Шрифт:
Интервал:
Закладка:
Баронесса была молода, красива и явно скучала в этой глуши. Не может быть, чтобы она не была ни в кого влюблена. У нее могла быть обыкновенная интрижка, а могли быть и весьма возвышенные чувства… скажем, в отношении какого-нибудь придурковатого рыцаря, отправившегося совершать героические деяния во славу своей возлюбленной. Могло быть что-то еще, но что-то наверняка было: молодым людям естественно влюбляться. Возможно, ее возлюбленный существовал только на бумаге или в воображении. Это неважно. Это – тот ключ, который откроет ее для меня.
– Я жду, – напомнила баронесса, разглядывая меня.
Я провел рукой по лицу. Настало время волшебства, и свитая из чар сеть наваждений оплела ее разум. Я рисковал, но ее врожденный талант не был огранен должным обучением, она не умела толком пользоваться своим Даром и не смогла защититься – потому только, что не понимала происходящего и не подозревала, что нуждается в защите.
Когда я опустил руку, то увидел ее глаза – распахнутые, пораженные… На лице – растерянность, боль, недоверие.
– Малкриф?.. – Она медленно встала, не сводя с меня взгляда… вернее будет сказать – не с меня, а с того, кого она в эту минуту видела на моем месте. – Ты?.. Но… как?.. Откуда ты здесь?..
Грустно улыбаясь, я протянул к ней руки, и она сделала ко мне шаг… второй… третий… бросилась и обняла, плача и бормоча что-то невнятное. За спиной я услышал скрип двери, и представил, какое удивление испытают девушки, увидев свою госпожу рыдающей на плече незнакомого мужчины. К счастью, им хватило ума, убедившись, что никакого насилия тут не творится, дверцу немедленно прикрыть… иначе, опять-таки, вся Игра была бы сорвана. Но люди действуют по определенным схемам, определяющим их поведение, и если знать эти схемы, можно управлять людьми.
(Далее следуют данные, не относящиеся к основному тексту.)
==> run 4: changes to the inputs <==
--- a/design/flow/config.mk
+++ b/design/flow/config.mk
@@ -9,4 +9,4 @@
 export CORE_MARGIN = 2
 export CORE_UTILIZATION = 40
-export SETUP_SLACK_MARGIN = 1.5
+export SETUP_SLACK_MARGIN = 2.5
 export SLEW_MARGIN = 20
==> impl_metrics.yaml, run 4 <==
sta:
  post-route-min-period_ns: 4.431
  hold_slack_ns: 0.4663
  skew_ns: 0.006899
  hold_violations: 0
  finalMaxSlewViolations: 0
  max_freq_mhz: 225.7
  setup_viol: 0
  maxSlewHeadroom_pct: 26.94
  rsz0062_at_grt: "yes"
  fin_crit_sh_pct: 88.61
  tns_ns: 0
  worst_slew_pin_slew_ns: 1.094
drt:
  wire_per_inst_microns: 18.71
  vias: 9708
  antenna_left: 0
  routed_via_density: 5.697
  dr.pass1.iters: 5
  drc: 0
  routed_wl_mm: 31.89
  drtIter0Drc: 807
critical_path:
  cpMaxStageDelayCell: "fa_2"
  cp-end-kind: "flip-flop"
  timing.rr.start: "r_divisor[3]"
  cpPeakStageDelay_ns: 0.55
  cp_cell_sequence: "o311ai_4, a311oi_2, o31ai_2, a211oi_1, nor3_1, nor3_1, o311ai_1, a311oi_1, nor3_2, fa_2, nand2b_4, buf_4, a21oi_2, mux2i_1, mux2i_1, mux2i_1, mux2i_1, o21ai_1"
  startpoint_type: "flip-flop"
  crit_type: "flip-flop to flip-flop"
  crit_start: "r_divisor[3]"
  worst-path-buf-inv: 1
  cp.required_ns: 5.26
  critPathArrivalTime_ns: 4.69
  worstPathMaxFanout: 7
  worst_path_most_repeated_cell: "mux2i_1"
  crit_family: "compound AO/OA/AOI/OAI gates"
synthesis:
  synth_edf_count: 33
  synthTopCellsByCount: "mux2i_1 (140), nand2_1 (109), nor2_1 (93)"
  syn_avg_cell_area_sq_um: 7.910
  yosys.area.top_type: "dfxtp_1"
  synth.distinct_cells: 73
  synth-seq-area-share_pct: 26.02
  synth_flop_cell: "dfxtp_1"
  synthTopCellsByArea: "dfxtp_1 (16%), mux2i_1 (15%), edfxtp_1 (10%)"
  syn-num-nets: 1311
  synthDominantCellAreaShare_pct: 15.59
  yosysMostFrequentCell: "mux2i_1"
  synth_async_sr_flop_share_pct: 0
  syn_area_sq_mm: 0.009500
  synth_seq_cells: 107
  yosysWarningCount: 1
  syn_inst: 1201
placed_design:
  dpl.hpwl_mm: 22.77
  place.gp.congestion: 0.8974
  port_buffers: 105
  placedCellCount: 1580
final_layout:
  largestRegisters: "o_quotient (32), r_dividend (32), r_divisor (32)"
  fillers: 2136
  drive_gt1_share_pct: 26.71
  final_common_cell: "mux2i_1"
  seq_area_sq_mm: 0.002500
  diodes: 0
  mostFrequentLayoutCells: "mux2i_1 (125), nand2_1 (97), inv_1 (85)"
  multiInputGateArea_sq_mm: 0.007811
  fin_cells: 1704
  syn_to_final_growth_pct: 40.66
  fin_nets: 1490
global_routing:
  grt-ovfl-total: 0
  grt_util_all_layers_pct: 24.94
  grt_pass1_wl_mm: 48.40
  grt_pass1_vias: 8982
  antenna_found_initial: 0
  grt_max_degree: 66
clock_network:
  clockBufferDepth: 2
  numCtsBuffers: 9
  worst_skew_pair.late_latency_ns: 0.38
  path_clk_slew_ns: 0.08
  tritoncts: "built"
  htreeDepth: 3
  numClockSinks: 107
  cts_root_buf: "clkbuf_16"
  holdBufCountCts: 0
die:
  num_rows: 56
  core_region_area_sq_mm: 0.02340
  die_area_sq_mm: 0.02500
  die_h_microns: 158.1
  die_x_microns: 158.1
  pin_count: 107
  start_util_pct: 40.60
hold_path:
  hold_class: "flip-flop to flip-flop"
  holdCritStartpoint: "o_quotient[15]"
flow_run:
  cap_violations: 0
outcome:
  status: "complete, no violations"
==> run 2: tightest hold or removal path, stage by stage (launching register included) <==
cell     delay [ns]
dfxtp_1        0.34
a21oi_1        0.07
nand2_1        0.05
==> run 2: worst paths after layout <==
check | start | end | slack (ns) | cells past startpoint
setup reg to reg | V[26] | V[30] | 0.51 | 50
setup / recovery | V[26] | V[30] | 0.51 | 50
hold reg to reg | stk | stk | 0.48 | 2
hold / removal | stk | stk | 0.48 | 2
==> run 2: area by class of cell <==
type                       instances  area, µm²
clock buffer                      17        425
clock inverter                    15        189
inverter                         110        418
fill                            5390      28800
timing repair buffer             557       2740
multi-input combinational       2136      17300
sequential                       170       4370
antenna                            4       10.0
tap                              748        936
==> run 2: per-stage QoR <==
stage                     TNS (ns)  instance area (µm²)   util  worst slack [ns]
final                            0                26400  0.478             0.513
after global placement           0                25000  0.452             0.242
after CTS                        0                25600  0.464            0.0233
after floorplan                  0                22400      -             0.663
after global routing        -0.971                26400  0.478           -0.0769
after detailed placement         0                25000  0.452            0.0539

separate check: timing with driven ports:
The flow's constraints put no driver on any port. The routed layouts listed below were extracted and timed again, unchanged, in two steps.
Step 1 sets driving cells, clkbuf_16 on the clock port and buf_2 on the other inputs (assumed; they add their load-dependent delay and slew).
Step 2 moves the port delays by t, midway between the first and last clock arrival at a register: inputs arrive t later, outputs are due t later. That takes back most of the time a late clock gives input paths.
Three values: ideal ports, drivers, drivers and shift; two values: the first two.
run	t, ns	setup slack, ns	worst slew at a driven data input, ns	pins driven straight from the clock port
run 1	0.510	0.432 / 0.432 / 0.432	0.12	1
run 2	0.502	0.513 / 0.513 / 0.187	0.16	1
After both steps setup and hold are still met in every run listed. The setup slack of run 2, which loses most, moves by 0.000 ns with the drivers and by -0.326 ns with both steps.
Context: an optimization exercise on an open-source flow, tuned for small area. The choices shown serve that exercise and are no tape-out recipe. Function was checked by simulation only, so behaviour that the tests miss may differ from the original. No driver is modelled on the clock port, so clock power and skew are understated where the tree is cut down; a real chip needs a root buffer or a tree. Power and IR drop assume default switching activity.

job 3975:
## second_counter_top
module  second_counter_top (
        input    wire             clk                 ,
        input    wire             rst_n               ,
        input    wire             key_bs              ,
        input    wire             key_rec             ,
        input    wire             key_dis             ,
        output   wire    [2:0]    sel                 ,
        output   wire    [7:0]    seg
);
wire p0, p1, p2, p3;
wire fire_bs, fire_rec, fire_dis;
wire [3:0] dig;
debounce debounce_u1 (.clk(clk), .rst_n(rst_n), .smp(p0), .key_i(key_bs),  .fire(fire_bs));
debounce debounce_u2 (.clk(clk), .rst_n(rst_n), .smp(p0), .key_i(key_rec), .fire(fire_rec));
debounce debounce_u3 (.clk(clk), .rst_n(rst_n), .smp(p0), .key_i(key_dis), .fire(fire_dis));
sco sco_u1 (
    .clk(clk), .rst_n(rst_n), .p1(p1), .p2(p2), .p3(p3),
    .fire_bs(fire_bs), .fire_rec(fire_rec), .fire_dis(fire_dis),
    .sel(sel), .dig(dig));
led_display led_display_u1 (
    .clk(clk), .rst_n(rst_n), .dig(dig),
    .p0(p0), .p1(p1), .p2(p2), .p3(p3), .sel(sel), .seg(seg));
  ...
==> module sco, before the edit <==
module  sco (
        input    wire              clk                 ,
        input    wire              rst_n               ,
        input    wire              p1                  ,
        input    wire              p2                  ,
        input    wire              p3                  ,
        input    wire              fire_bs             ,
        input    wire              fire_rec            ,
        input    wire              fire_dis            ,
        input    wire    [2:0]     sel                 ,
        output   wire    [3:0]     dig
);
reg        en;         
reg [1:0]  cd;         
reg [1:0]  cr;         
reg [3:0]  d0, d1, d2, d4;
reg [2:0]  d3, d5;
wire d0_9 = d0[3] & d0[0];
wire d1_9 = d1[3] & d1[0];
wire d2_9 = d2[3] & d2[0];
wire d3_5 = d3[2] & d3[0];
wire d4_9 = d4[3] & d4[0];
wire d5_5 = d5[2] & d5[0];
wire c1 = p1 & d0_9;
wire c2 = c1 & d1_9;
wire c3 = c2 & d2_9;
wire c4 = c3 & d3_5;
wire c5 = c4 & d4_9;
function [3:0] inc10;
    input [3:0] d;
    input       e;
    inc10 = {d[3] ^ (e & d[0] & (d[3] | (d[2] & d[1]))),
             d[2] ^ (e & d[0] & d[1]),
             d[1] ^ (e & d[0] & ~d[3]),
             d[0] ^ e};
endfunction
function [2:0] inc6;
    input [2:0] d;
    input       e;
    inc6 = {d[2] ^ (e & d[0] & (d[2] | d[1])),
            d[1] ^ (e & d[0] & ~d[2]),
            d[0] ^ e};
endfunction
always @(posedge clk or negedge rst_n) begin
    if (~rst_n) begin
        d0 <= 4'd0; d1 <= 4'd0; d2 <= 4'd0; d3 <= 3'd0; d4 <= 4'd0; d5 <= 3'd0;
    end
    else begin
        d0 <= inc10(d0, p1 & (en | d0_9));
        d1 <= inc10(d1, c1);
        d2 <= inc10(d2, c2);
        d3 <= inc6(d3, c3);
        d4 <= inc10(d4, c4);
        d5 <= inc6(d5, c5);
    end
end
always @(posedge clk or negedge rst_n) begin
    if (~rst_n) begin
        en <= 1'b0;
        cd <= 2'd0;
    end
    else begin
        if (p2 & fire_bs) begin
            en <= ~en;
            cd <= 2'd0;
        end
        else if (p3 & fire_dis & ~fire_bs & ~en)
            cd <= {cd[1] ^ cd[0], ~cd[0]};
    end
end
wire [21:0] now = {d5, d4, d3, d2, d1, d0};
wire wr = p2 & fire_rec & en;
reg [1:0]  ph;
reg        pend;       
reg        init;       
wire [1:0] ph_n = {ph[0], ~(ph[1] | ph[0])};     
wire       wins = pend & (ph_n == cr);
always @(posedge clk or negedge rst_n) begin
    if (~rst_n) begin
        ph   <= 2'd0;
        pend <= 1'b0;
        cr   <= 2'd0;
        init <= 1'b1;
    end
    else begin
        ph <= ph_n;
        if (ph[1]) init <= 1'b0;
        if (wr) pend <= 1'b1;
        else if (wins) begin
            pend <= 1'b0;
            cr   <= {cr[0], ~(cr[1] | cr[0])};
        end
    end
end
reg [21:0] r0, r1, r2;
always @(posedge clk) begin
    r0 <= (wins | init) ? now : r2;
    r1 <= r0;
    r2 <= r1;
end
reg [3:0] src;
always @(*) begin
    case ({cd, ph})
        4'b00_00, 4'b00_01, 4'b00_10: src = 4'b0001;                  
        4'b01_00: src = 4'b0010;  4'b01_01: src = 4'b0100;  4'b01_10: src = 4'b1000;   
        4'b10_00: src = 4'b1000;  4'b10_01: src = 4'b0010;  4'b10_10: src = 4'b0100;   
        4'b11_00: src = 4'b0100;  4'b11_01: src = 4'b1000;  4'b11_10: src = 4'b0010;   
        default: src = 4'bxxxx;
    endcase
end
wire [21:0] v = ({22{src[0]}} & now) | ({22{src[1]}} & r0) |
                ({22{src[2]}} & r1)  | ({22{src[3]}} & r2);
wire [5:0] pos = {sel == 3'd0, sel == 3'd1, sel == 3'd2, sel == 3'd3, sel == 3'd4, sel == 3'd5};
assign dig = ({4{pos[0]}} & v[3:0])           | ({4{pos[1]}} & v[7:4])  |
             ({4{pos[2]}} & v[11:8])          | ({4{pos[3]}} & {1'b0, v[14:12]}) |
             ({4{pos[4]}} & v[18:15])         | ({4{pos[5]}} & {1'b0, v[21:19]});
endmodule
==> flow/config.mk <==
export PLATFORM = sky130hd
export DESIGN_NAME = second_counter_top
export DESIGN_NICKNAME = second_counter_top
export VERILOG_FILES = /design/flow/design.v
export SDC_FILE = /design/flow/constraint.sdc
export NUM_CORES = 4
export LEC_CHECK = 0
export CAP_MARGIN = 20
export CORE_MARGIN = 2
export CORE_UTILIZATION = 45
export SLEW_MARGIN = 20
==> flow/constraint.sdc <==
create_clock -name core_clock -period 10.0 [get_ports {clk}]
set_input_delay 2.0000 -clock core_clock [delete_from_list [all_inputs] [get_ports {clk}]]
set_output_delay 2.0000 -clock core_clock [all_outputs]
set_load 0.01 [all_outputs]
standard.sh (not shown) runs the stock make flow with config.mk's settings and CLKGATE_MAP_FILE= SYNTH_SCRIPT=/design/flow/synth_recipe.tcl, a recipe that flattens the netlist after the stock synthesis.
==> flow/flow/run.sh <==
#!/bin/bash
# Own layout flow: the standard ORFS flow with three changes.
#  1. Synthesis is the standard synthesis script, except that ABC maps the
#     logic with an area-oriented script (flow/abc_area.script). Everything
#     before ABC (and so every register, its name and its cell) is unchanged.
#     Yosys's full/half-adder extraction is skipped (ADDER_MAP_FILE empty), so
#     ABC sees and optimises all of the logic.
#  2. Port buffers are the smallest buffer (buf_1) instead of a delay buffer.
#  3. The clock tree is built by flow/cts.tcl (a root buffer and 12 leaf
#     buffers over position-based groups of registers) instead of TritonCTS.
# Each tool's output is in orfs/logs/...; make's own output in flow_make.log.
set -euo pipefail
W=$PWD
F=$W/flow

# synthesis script: synth_recipe.tcl sourcing a copy of ORFS's synth.tcl whose
# ABC call uses our script
sed "s|^source \$::env(SCRIPTS_DIR)/synth_preamble.tcl|source \$::env(SCRIPTS_DIR)/synth_preamble.tcl\nset abc_args [lreplace \$abc_args 1 1 $F/abc_area.script]|" \
    "$FLOW_HOME/scripts/synth.tcl" > "$W/synth_area.tcl"
grep -q "abc_area.script" "$W/synth_area.tcl"
sed "s|^source \$::env(SCRIPTS_DIR)/synth.tcl|source $W/synth_area.tcl|" synth_recipe.tcl > "$W/own_synth.tcl"
grep -q "synth_area.tcl" "$W/own_synth.tcl"
sed "s|SYNTH_SCRIPT=[^ ]*|SYNTH_SCRIPT=$W/own_synth.tcl|" standard.sh > "$W/own_standard.sh"
grep -q "own_synth.tcl" "$W/own_standard.sh"

bash "$W/own_standard.sh" \
    "ADDER_MAP_FILE=" \
    "BUFFER_PORTS_ARGS=-buffer_cell sky130_fd_sc_hd__buf_1" \
    "PRE_CTS_TCL=$F/cts.tcl" \
    finish > "$W/flow_make.log" 2>&1
test -s "$W/out/final.def"
Other scripts of this flow, unchanged in this note and not shown: flow/flow/abc_area.script, flow/flow/cts.tcl
Edits applied to the flow inputs when going from job 3975 to job 8077:
--- a/flow/design.v
+++ b/flow/design.v
@@ -114,48 +114,29 @@
     end
 end
 wire [21:0] now = {d5, d4, d3, d2, d1, d0};
 wire wr = p2 & fire_rec & en;
-reg [1:0]  ph;
-reg        pend;       
-reg        init;       
-wire [1:0] ph_n = {ph[0], ~(ph[1] | ph[0])};     
-wire       wins = pend & (ph_n == cr);
-always @(posedge clk or negedge rst_n) begin
-    if (~rst_n) begin
-        ph   <= 2'd0;
-        pend <= 1'b0;
-        cr   <= 2'd0;
-        init <= 1'b1;
-    end
-    else begin
-        ph <= ph_n;
-        if (ph[1]) init <= 1'b0;
-        if (wr) pend <= 1'b1;
-        else if (wins) begin
-            pend <= 1'b0;
-            cr   <= {cr[0], ~(cr[1] | cr[0])};
-        end
-    end
-end
-reg [21:0] r0, r1, r2;
+reg        full;       
+always @(posedge clk or negedge rst_n) begin
+    if (~rst_n) begin
+        cr <= 2'd0;
+        full <= 1'b0;
+    end
+    else if (wr) begin
+        cr <= {cr[0], ~(cr[1] | cr[0])};
+        if (cr[1]) full <= 1'b1;
+    end
+end
+reg [21:0] lap0, lap1, lap2;
 always @(posedge clk) begin
-    r0 <= (wins | init) ? now : r2;
-    r1 <= r0;
-    r2 <= r1;
-end
-reg [3:0] src;
-always @(*) begin
-    case ({cd, ph})
-        4'b00_00, 4'b00_01, 4'b00_10: src = 4'b0001;                  
-        4'b01_00: src = 4'b0010;  4'b01_01: src = 4'b0100;  4'b01_10: src = 4'b1000;   
-        4'b10_00: src = 4'b1000;  4'b10_01: src = 4'b0010;  4'b10_10: src = 4'b0100;   
-        4'b11_00: src = 4'b0100;  4'b11_01: src = 4'b1000;  4'b11_10: src = 4'b0010;   
-        default: src = 4'bxxxx;
-    endcase
-end
-wire [21:0] v = ({22{src[0]}} & now) | ({22{src[1]}} & r0) |
-                ({22{src[2]}} & r1)  | ({22{src[3]}} & r2);
+    if (wr & (cr == 2'd0)) lap0 <= now;
+    if (wr & (cr == 2'd1)) lap1 <= now;
+    if (wr & cr[1])        lap2 <= now;
+end
+wire blank = ~full & ((cd == 2'd3) | (cd == 2'd2 & ~cr[1]) | (cd == 2'd1 & cr == 2'd0));
+wire [3:0] src = blank ? 4'b0000 : {cd == 2'd3, cd == 2'd2, cd == 2'd1, cd == 2'd0};
+wire [21:0] v = ({22{src[0]}} & now)  | ({22{src[1]}} & lap0) |
+                ({22{src[2]}} & lap1) | ({22{src[3]}} & lap2);
 wire [5:0] pos = {sel == 3'd0, sel == 3'd1, sel == 3'd2, sel == 3'd3, sel == 3'd4, sel == 3'd5};
 assign dig = ({4{pos[0]}} & v[3:0])           | ({4{pos[1]}} & v[7:4])  |
              ({4{pos[2]}} & v[11:8])          | ({4{pos[3]}} & {1'b0, v[14:12]}) |
              ({4{pos[4]}} & v[18:15])         | ({4{pos[5]}} & {1'b0, v[21:19]});
==> comparison <==
Against job 3975, job 8077 comes in 26 lower on cell count.
Compared to job 3975, the router laid down more metal wire for job 8077.
Summary: design area, job 8077 worse than job 3975
Summary of job 8077 over job 3975: power consumption increased by about 4% relative to the old numbers, number of non-clock inverters decreased by 2 relative to the old numbers, first-pass GRT wire length increased by 930 um relative to the old numbers.
The global-route usage of job 8077 and that of job 3975 are within noise of each other.
Total inserted antenna cells: higher on job 8077
The most common cell after layout, fill and taps aside comes out edfxtp_1 in one run and dfxtp_1 in the other, namely in job 8077 and job 3975 respectively.
Compared with job 3975, job 8077 shows a higher post-synthesis cell area.
Job 8077 leaves more setup margin than job 3975.
Compared to job 3975, the number of flip-flops in job 8077 is lower.
No run of this note takes its clock network from TritonCTS; it comes from the design's own scripts or RTL.

-- re-timing with driven ports --
The flow's constraints put no driver on any port. The routed layouts listed below were extracted and timed again, unchanged, in two steps. Step 1 (the two cells are an assumption about what drives the block):
set clk [get_ports {clk}]
set_driving_cell -lib_cell sky130_fd_sc_hd__clkbuf_16 $clk
set_driving_cell -lib_cell sky130_fd_sc_hd__buf_2 [delete_from_list [all_inputs] $clk]
Step 2 times the ports against the registers' clock, not the clock port: input delays grow and output delays shrink by t, the midpoint of the rising clock arrivals with the driver on. Three values: no drivers, after step 1, after step 2; two values: the first two.
run	shift t [ns]	slack for setup (ns)	worst setup path after step 2	slew at the worst register clock pin (ns)
job 3975	0.497	4.107 / 4.077 / 4.574	register to output	0.11 / 0.11
job 8077	0.512	4.761 / 4.732 / 5.244	register to output	0.11 / 0.11
After both steps every run listed still meets setup and hold.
Заданности поведения нет лишь у детей, но дети не приспособлены к самостоятельной жизни. Приспособленность как раз и означает вырабатывание тех самых схем в психике, но когда человек растворяется в этих схемах, когда выбранная роль становится им самим, тогда он умирает как самостоятельное «я», и превращается лишь в более или менее сложный психофизический механизм, который, в общем-то, не так уж сложно взять под контроль.
Но наибольший интерес представляет для меня не полностью «мертвая» душа – в такой душе слишком мало силы – а та, которая лишь тронута смертью: еще жива, но уже порабощена тем, что способно, при дальнейшем развитии, омертвить ее.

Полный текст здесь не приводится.